■ **TASK REQUIREMENTS**:
Using the data that follows, say how many lines contain the word "slack", giving the number by itself.

☆ ☆ ☆ ☆ ☆ ☆ ☆

## src/m92_bus_pkg.sv

```systemverilog
/*
  Bus cycle and memory region types for the main CPU bus controller.
  Addresses are V33 20-bit byte addresses; external ROM addresses are 24-bit.
*/
package m92_bus_pkg;

    // ============================================================
    // Address map
    // ============================================================
    localparam int ROM_ADDR_W = 24;

    localparam logic [19:0] ROM_FIXED_END = 20'h9FFFF;   // Last fixed ROM byte
    localparam logic [19:0] ROM_BANK_BASE = 20'hA0000;
    localparam logic [19:0] ROM_BANK_END  = 20'hAFFFF;
    localparam logic [ROM_ADDR_W-1:0] ROM_BANK_OFFSET = 24'h100000; // Bank 0 in ROM space
    localparam logic [19:0] RAM_BASE      = 20'hE0000;
    localparam logic [19:0] RAM_END       = 20'hEFFFF;
    localparam logic [19:0] VID_CTRL_ADDR = 20'hF9800;

    // ============================================================
    // Types
    // ============================================================
    typedef enum logic [2:0] {
        cyc_idle,
        cyc_io_read,
        cyc_io_write,
        cyc_mem_read,
        cyc_mem_write
    } bus_cycle_e;

    typedef enum logic [2:0] {
        rgn_rom_fixed,
        rgn_rom_banked,
        rgn_work_ram,
        rgn_video_ctrl,
        rgn_unmapped
    } mem_region_e;

    // Raw V33 status pins
    typedef struct packed {
        logic        m_io;
        logic        r_w;
        logic        busst0;
        logic        busst1;
        logic        n_dstb;
        logic        n_bcyst;
        logic        n_ube;
        logic [19:0] addr;
    } cpu_status_t;

    typedef struct packed {
        bus_cycle_e            cycle;
        mem_region_e           region;
        logic [19:0]           addr;
        logic [1:0]            lanes;    // {high, low}
        logic [ROM_ADDR_W-1:0] rom_addr;
    } bus_req_t;

endpackage

```

## src/m92_rom_fetch.sv

```systemverilog
/*
  Program ROM word fetch over the AXI4-Lite read channels.
  One read in flight at a time; busy holds the CPU until the word is latched.
  Read responses are not checked, rresp has no effect.
*/
`timescale 1ns/10ps

module m92_rom_fetch
    import m92_bus_pkg::*;
(
    input  logic                  clk_sys,
    input  logic                  reset_n,
    input  logic                  rom_start,
    input  bus_req_t              req,
    output logic [ROM_ADDR_W-1:0] araddr,
    output logic                  arvalid,
    input  logic                  arready,
    input  logic [15:0]           rdata,
    input  logic [1:0]            rresp,
    input  logic                  rvalid,
    output logic                  rready,
    output logic [15:0]           rom_data,
    output logic                  busy
);

    typedef enum logic [1:0] {
        st_idle,
        st_addr,
        st_data
    } fetch_state_e;

    fetch_state_e state;

    always_ff @(posedge clk_sys or negedge reset_n) begin
        if (!reset_n) begin
            state   <= st_idle;
            arvalid <= 1'b0;
            rready  <= 1'b0;
        end else begin
            case (state)
                st_idle: if (rom_start) begin
                    arvalid <= 1'b1;
                    state   <= st_addr;
                end
                st_addr: if (arready) begin    // AR handshake
                    arvalid <= 1'b0;
                    rready  <= 1'b1;
                    state   <= st_data;
                end
                st_data: if (rvalid) begin     // R handshake
                    rready <= 1'b0;
                    state  <= st_idle;
                end
                default: state <= st_idle;
            endcase
        end
    end

    // Address and data capture
    always_ff @(posedge clk_sys) begin
        if (state == st_idle && rom_start) araddr <= req.rom_addr;
        if (state == st_data && rvalid) rom_data <= rdata;
    end

    assign busy = (state != st_idle);

endmodule

```

## config.mk

```make
export PLATFORM = sky130hd
export DESIGN_NAME = m92_rom_fetch
export DESIGN_NICKNAME = d
export VERILOG_FILES = /design/src/m92_bus_pkg.sv /design/src/m92_rom_fetch.sv
export SDC_FILE = /design/constraint.sdc
export NUM_CORES = 1
export LEC_CHECK = 0
export BUFFER_PORTS_ARGS = -buffer_cell sky130_fd_sc_hd__buf_2
export CORE_MARGIN = 2
export CORE_UTILIZATION = 30
export CTS_CLUSTER_DIAMETER = 200
export CTS_CLUSTER_SIZE = 10
export DETAILED_ROUTE_END_ITERATION = 8
export GPL_TIMING_DRIVEN = 0
export PLACE_DENSITY = 0.68
export SYNTH_ARGS = -nofsm -noshare
export SYNTH_HDL_FRONTEND = slang
export SYNTH_SLANG_ARGS = --single-unit
```

## constraint.sdc

```tcl
create_clock -name clk_sys -period 1.66 [get_ports clk_sys]
set_input_delay 0.498 -clock clk_sys [delete_from_list [all_inputs] [get_ports clk_sys]]
set_output_delay 0.498 -clock clk_sys [all_outputs]
set_load 0.01 [all_outputs]
```

==> impl_results.md, run 1 <==
- Power per Cell Area: 1220 nW/µm²
- Initial DRC Count: 48
- Register-to-Register Path Depth: 2
- Sequential share of the synthesized area: 93.5%
- First-pass iteration count of the detailed router: 3
- Slowest cell on crit path: dfrtp_2
- Max frequency: 0.623 GHz
- Hold Crit Endpoint: rom_data[0]
- Max-cap violations: 0
- FILL cells: 397
- First-pass GRT wire length: 3.70 mm
- Final setup violation count: 0
- Hold path depth: 1
- Initial antenna violation count: 0
- Share of cells above drive strength 1: 63.4%
- WP data required: 1160 ps
- CP Launch Type: register
- Worst-path clk slew: 80 ps
- Largest net degree at the start of global routing: 25
- Post-Syn Area per Cell: 22.4 µm²
- CTS tree: yes
- Synthesized Nets: 137
- Synth cell types: 14
- Port Buffer Count: 87
- Worst hold path type: input port to register
- Routed wire per std cell: 11.6 µm
- Number of remaining DRC errors: 0
- Clock Sinks: 44
- Vias/cell: 4.19
- Overall routing resource usage: 9.66%
- Worst Path Arrival: 1110 ps
- Cell breakdown of the critical path: or2_1 > buf_2
- FF-to-FF setup slack: 130 ps
- Slew HR: 49.5%
- Final clock skew: 5.82 ps
- Worst skew pair latency: 290 ps
- Final core utilization: 45.8%
- Final hold vios: 0
- Measured slew at the worst slew-check pin: 756 ps
- Reg-to-reg endpoint: araddr[21]
- Cell area after layout: 2020 µm²
- HP Start: rdata[0]
- VDD IR max: 0.456 mV
- Most common cell after layout, fill and taps aside: buf_2
- # diodes: 0
- Yosys reg bits: 44
- Buffers and inverters on the worst path: 1
- Delay-heaviest family, CP: flip-flops
- WL final: 2.48 mm
- Routed Antenna Nets: 0
- P_leak: 0.870 nW
- Crit path largest cell delay: 400 ps
- Most frequent cells in the layout: buf_2 (87), edfxtp_1 (40), clkbuf_8 (5)
- Yosys Warn Count: 0
- Worst setup path category: register to output port
- Area after DPL: 1900 µm²
- Max clock buf depth: 2
- Height of the chip: 72.1 µm
- IO Pins: 118
- Reg-to-Reg Start: state[0]
- P&R area growth vs syn: 45.2%
- Crit. End Element: output port
- RSZ-0062 raised after global routing: false
- Die area: 5200 µm²
- Core Rows: 24
- Setup_tns: 0 ps
- GRT overflow: 0
- H-tree depth: 2
- Routed via count: 892
- Final worst-path cycle share: 96.7%
- Core area: 4410 µm²
- # nets final: 235
- Slew Limit Fails: 0
- Cell area after synthesis: 1390 µm²
- Vias in the first global route: 856
- CTS Buf Count: 5
- Chip Width: 72.1 µm
- Outcome: finished, final reports clean
- Min cycle time layout: 1610 ps
- RePlAce Congestion: 0.769
- Crit-path max FO: 2
- Post-Syn Instances: 62
- Root Buffer: clkbuf_8
- Initial core utilization: 31.5%
-- per-stage QoR --
step / instances / setup WS [ps] / hold slack (ps) / total power, mW
CTS: 213 / 33.3 / 367 / 2.50
finish: 213 / 54.2 / 379 / 2.46
floorplan: 62 / 14.0 / 202 / 1.63
global placement: 201 / -365 / 309 / 1.82
global route: 213 / 0.457 / 358 / 2.60
detailed placement: 201 / -376 / 310 / 1.83
-- area by class of cell --
| cell class | instances | area (µm²) | share of cell area, % |
|---|---|---|---|
| Sequential cell | 44 | 1300 | 64.5 |
| Timing Repair Buffer | 91 | 468 | 23.2 |
| Multi-Input combinational cell | 15 | 86.3 | 4.27 |
| Clock buffer | 5 | 68.8 | 3.41 |
| Tap cell | 52 | 65.1 | 3.22 |
| Clock inverter | 3 | 18.8 | 0.929 |
| Inverter | 3 | 11.3 | 0.557 |
-- cell usage after synthesis --
cell,number,area (µm²)
a21oi_1,2,10.0
dfrtp_1,4,100
edfxtp_1,40,1200
inv_1,2,7.51
inv_2,1,3.75
mux2i_1,1,10.0
nand2_1,2,7.51
nor2_1,4,15.0
nor2_2,1,6.26
nor2b_1,1,6.26
o21ai_0,1,5.00
o21ai_1,1,5.00
o31ai_1,1,7.51
or2_1,1,6.26
-- worst max-delay path by stage --
| stage | from | end | slack (ps) | cells past startpoint |
|---|---|---|---|---|
| after floorplan | rvalid | rom_data[0] | 10 | 2 |
| after global placement | rvalid | rom_data[2] | -360 | 3 |
| after detailed placement | rvalid | rom_data[2] | -380 | 3 |
| after CTS | state[0] | busy | 30 | 2 |
| after global routing | state[0] | rom_data[7] | 0.5 | 2 |
| final | state[0] | busy | 50 | 2 |
-- layer usage --
metal  global-route usage, %  part of all wire [%]
met1                    10.0                    39
met2                    15.3                    44
met3                    5.42                    17
met4                    5.66                  0.32
met5                       0                     0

☆ ☆ ☆ ☆ ☆ ☆ ☆

■ **WRITTEN RESPONSE**:
3